Childhood Rashes That Present To The ED Part I: Viral And Bacterial Issues
- Lampell, Marc S. MD
- Mace, Sharon MD
- Whiteman, Paula J. MD
You're managing to keep your head above water during the evening shift in the pediatric emergency department of a university hospital when you get a phone call from a local physician who's sending you a dilemma that she's been struggling with for three days. The case is a four-year-old girl who recently moved from Russia (unknown vaccination status) with persistent fever over 40°C for three days. The child is “toxic” appearing and has impressive coryza and a non-productive cough.
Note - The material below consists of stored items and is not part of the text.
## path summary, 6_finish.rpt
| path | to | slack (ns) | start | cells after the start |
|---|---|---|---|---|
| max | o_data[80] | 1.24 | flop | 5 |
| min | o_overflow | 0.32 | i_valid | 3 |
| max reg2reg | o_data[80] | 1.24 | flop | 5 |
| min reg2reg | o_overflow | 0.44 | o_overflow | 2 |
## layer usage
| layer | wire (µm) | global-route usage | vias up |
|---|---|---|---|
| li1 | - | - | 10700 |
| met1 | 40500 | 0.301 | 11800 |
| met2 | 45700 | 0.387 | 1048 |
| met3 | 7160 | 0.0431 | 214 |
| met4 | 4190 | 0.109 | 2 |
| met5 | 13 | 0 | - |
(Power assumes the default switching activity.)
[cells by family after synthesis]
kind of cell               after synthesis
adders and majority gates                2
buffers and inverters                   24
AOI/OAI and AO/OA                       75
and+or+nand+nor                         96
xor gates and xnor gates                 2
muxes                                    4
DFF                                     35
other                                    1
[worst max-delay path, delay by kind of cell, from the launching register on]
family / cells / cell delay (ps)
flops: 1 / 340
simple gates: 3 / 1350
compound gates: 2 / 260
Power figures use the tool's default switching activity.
Her eyes are very red with scant non-purulent discharge for which the pediatrician prescribed antibiotic drops. The child developed a rather impressive non-pruritic facial rash that rapidly spread to the trunk. Despite a negative “rapid strep” test and blood and urine cultures, the pediatrician's concern for this “toxic” kid was sufficiently worrisome that she elected to start antibiotics. In the pediatric ED, the child is noted to be normotensive, but is tachycardic (consistent with her febrile state). The exam confirmed the report by the pediatrician and found nonexudative pharyngitis and pustules on the buccal mucosa opposite the molars. A serologic test was sent that confirmed the suspicion of the attending on duty.